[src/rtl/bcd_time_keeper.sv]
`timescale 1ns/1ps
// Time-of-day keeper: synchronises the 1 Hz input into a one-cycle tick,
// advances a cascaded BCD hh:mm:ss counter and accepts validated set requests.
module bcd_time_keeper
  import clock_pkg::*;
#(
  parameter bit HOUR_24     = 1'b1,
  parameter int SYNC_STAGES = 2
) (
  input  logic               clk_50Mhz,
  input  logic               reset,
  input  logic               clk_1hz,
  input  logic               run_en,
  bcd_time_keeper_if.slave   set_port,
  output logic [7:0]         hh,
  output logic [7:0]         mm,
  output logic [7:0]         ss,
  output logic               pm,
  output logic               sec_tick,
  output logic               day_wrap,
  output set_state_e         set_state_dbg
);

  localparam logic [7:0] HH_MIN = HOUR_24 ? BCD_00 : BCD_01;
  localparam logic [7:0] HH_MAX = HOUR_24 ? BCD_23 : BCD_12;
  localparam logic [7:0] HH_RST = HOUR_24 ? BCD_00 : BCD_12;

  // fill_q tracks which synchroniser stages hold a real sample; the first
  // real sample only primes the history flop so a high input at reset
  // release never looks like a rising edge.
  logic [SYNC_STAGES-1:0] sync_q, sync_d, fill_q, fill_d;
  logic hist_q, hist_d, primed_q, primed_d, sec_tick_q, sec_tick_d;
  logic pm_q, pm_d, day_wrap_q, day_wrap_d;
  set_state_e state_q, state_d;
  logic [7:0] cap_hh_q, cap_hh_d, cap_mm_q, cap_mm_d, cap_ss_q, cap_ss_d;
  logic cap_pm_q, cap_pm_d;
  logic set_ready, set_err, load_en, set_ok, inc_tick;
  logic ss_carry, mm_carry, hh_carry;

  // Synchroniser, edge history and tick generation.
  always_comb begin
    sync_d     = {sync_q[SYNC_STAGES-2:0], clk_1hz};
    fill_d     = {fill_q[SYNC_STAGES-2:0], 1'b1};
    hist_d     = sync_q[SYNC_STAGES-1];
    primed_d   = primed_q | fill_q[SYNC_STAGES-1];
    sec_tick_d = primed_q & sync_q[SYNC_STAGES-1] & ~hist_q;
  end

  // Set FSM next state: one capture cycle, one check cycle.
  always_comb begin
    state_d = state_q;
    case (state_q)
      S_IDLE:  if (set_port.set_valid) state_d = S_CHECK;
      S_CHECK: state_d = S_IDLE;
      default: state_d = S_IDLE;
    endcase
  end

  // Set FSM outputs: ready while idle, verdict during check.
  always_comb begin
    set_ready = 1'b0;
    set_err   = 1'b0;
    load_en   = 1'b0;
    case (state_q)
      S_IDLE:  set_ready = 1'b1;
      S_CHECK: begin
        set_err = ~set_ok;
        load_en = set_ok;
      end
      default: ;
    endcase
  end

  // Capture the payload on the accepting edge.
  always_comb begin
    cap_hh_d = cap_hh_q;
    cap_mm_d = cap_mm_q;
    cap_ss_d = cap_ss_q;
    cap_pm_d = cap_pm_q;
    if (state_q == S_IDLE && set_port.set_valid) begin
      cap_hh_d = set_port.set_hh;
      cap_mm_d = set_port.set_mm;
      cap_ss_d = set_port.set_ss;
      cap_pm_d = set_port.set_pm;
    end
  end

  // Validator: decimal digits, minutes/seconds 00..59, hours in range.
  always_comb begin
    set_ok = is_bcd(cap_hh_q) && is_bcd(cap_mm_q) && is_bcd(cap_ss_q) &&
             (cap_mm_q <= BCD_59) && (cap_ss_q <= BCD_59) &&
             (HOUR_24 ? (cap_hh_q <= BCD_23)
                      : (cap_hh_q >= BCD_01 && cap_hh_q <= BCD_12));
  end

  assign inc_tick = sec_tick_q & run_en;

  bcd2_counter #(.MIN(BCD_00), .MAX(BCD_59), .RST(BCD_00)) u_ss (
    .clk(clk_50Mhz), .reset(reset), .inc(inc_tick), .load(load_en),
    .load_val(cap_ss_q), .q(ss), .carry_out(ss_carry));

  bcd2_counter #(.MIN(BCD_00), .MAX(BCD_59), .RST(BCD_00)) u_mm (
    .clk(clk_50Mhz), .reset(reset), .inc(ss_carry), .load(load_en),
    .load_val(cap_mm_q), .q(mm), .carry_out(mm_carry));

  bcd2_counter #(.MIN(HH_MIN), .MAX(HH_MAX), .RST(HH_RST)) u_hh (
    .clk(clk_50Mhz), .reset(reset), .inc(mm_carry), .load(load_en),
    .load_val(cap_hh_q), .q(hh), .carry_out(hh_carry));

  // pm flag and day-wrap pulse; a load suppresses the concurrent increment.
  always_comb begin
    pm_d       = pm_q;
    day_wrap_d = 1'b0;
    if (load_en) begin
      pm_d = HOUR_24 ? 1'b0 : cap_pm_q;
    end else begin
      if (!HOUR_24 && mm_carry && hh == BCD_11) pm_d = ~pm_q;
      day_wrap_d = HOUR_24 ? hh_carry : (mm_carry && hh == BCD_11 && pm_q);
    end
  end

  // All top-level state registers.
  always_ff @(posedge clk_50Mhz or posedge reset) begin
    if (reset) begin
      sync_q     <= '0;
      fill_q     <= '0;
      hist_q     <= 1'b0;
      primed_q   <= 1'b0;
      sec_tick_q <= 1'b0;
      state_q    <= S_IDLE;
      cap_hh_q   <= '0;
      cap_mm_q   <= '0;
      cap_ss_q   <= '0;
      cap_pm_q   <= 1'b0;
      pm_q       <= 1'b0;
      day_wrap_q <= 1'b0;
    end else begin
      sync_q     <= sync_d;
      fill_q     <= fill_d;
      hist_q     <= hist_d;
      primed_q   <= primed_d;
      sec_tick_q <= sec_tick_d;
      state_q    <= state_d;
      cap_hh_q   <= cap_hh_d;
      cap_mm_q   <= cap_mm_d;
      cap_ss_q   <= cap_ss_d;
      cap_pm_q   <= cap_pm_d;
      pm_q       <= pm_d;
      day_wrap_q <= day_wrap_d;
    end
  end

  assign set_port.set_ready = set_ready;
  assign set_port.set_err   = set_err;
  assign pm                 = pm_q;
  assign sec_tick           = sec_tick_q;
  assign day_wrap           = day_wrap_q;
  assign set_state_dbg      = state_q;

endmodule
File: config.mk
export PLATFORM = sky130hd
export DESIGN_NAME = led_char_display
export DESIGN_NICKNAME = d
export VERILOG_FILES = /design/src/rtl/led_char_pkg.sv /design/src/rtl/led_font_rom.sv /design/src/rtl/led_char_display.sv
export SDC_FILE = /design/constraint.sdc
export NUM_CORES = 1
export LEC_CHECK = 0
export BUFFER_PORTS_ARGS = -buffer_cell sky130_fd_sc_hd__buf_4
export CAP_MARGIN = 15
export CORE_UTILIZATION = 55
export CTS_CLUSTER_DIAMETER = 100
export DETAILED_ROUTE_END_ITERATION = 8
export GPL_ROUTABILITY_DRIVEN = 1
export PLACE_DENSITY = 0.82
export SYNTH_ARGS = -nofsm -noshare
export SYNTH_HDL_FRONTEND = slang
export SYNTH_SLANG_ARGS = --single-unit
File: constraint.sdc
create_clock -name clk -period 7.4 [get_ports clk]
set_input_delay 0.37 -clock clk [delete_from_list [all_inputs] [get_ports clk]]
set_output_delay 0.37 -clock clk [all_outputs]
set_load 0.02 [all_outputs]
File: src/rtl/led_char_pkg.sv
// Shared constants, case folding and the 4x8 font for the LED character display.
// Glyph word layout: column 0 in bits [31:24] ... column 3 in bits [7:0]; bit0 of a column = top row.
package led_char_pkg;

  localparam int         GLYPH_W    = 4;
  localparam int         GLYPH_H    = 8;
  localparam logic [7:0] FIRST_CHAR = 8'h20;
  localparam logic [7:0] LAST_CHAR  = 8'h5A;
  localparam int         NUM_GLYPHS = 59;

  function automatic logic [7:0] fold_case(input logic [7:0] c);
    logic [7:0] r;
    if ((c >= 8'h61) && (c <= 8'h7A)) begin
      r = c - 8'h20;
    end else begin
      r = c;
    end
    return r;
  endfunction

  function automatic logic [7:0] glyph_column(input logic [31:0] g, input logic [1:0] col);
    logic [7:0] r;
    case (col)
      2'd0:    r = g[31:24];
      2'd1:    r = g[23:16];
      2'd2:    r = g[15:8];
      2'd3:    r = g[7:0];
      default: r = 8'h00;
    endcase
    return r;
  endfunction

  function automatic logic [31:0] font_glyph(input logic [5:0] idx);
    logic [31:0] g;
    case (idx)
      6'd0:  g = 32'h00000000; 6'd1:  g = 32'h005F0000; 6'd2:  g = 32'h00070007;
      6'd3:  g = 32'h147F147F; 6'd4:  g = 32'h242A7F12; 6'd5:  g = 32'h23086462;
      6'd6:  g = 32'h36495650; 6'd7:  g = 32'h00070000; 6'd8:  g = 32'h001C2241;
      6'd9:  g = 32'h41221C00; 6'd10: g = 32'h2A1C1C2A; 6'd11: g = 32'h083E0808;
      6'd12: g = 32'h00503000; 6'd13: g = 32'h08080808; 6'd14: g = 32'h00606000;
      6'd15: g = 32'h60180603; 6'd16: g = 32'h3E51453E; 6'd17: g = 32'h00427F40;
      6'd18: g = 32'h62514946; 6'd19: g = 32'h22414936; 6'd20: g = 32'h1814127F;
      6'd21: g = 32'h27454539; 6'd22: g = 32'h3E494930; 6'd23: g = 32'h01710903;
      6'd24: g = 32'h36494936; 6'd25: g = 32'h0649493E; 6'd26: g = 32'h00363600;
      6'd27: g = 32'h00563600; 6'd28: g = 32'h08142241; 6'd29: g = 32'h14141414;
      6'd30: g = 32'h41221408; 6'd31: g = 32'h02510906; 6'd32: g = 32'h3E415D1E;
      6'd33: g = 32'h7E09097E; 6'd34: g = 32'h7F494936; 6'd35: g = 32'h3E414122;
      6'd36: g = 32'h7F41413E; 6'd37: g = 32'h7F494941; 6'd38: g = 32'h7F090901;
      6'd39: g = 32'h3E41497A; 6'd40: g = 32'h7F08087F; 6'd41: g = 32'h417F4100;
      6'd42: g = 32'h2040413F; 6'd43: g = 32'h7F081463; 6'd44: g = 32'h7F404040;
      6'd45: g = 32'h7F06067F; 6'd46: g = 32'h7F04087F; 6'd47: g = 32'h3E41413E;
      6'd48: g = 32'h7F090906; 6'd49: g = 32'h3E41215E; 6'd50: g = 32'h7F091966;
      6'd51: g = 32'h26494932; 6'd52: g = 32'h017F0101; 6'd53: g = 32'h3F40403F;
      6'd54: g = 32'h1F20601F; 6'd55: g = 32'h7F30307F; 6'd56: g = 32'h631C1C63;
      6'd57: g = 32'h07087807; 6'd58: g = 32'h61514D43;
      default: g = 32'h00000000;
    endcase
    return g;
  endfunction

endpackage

YOUR ASSIGNMENT –
Word for word, restate the listing above from its first line to the line with "sec_tick_d = primed_q", keeping both.

ANSWER –
[src/rtl/bcd_time_keeper.sv]
`timescale 1ns/1ps
// Time-of-day keeper: synchronises the 1 Hz input into a one-cycle tick,
// advances a cascaded BCD hh:mm:ss counter and accepts validated set requests.
module bcd_time_keeper
  import clock_pkg::*;
#(
  parameter bit HOUR_24     = 1'b1,
  parameter int SYNC_STAGES = 2
) (
  input  logic               clk_50Mhz,
  input  logic               reset,
  input  logic               clk_1hz,
  input  logic               run_en,
  bcd_time_keeper_if.slave   set_port,
  output logic [7:0]         hh,
  output logic [7:0]         mm,
  output logic [7:0]         ss,
  output logic               pm,
  output logic               sec_tick,
  output logic               day_wrap,
  output set_state_e         set_state_dbg
);

  localparam logic [7:0] HH_MIN = HOUR_24 ? BCD_00 : BCD_01;
  localparam logic [7:0] HH_MAX = HOUR_24 ? BCD_23 : BCD_12;
  localparam logic [7:0] HH_RST = HOUR_24 ? BCD_00 : BCD_12;

  // fill_q tracks which synchroniser stages hold a real sample; the first
  // real sample only primes the history flop so a high input at reset
  // release never looks like a rising edge.
  logic [SYNC_STAGES-1:0] sync_q, sync_d, fill_q, fill_d;
  logic hist_q, hist_d, primed_q, primed_d, sec_tick_q, sec_tick_d;
  logic pm_q, pm_d, day_wrap_q, day_wrap_d;
  set_state_e state_q, state_d;
  logic [7:0] cap_hh_q, cap_hh_d, cap_mm_q, cap_mm_d, cap_ss_q, cap_ss_d;
  logic cap_pm_q, cap_pm_d;
  logic set_ready, set_err, load_en, set_ok, inc_tick;
  logic ss_carry, mm_carry, hh_carry;

  // Synchroniser, edge history and tick generation.
  always_comb begin
    sync_d     = {sync_q[SYNC_STAGES-2:0], clk_1hz};
    fill_d     = {fill_q[SYNC_STAGES-2:0], 1'b1};
    hist_d     = sync_q[SYNC_STAGES-1];
    primed_d   = primed_q | fill_q[SYNC_STAGES-1];
    sec_tick_d = primed_q & sync_q[SYNC_STAGES-1] & ~hist_q;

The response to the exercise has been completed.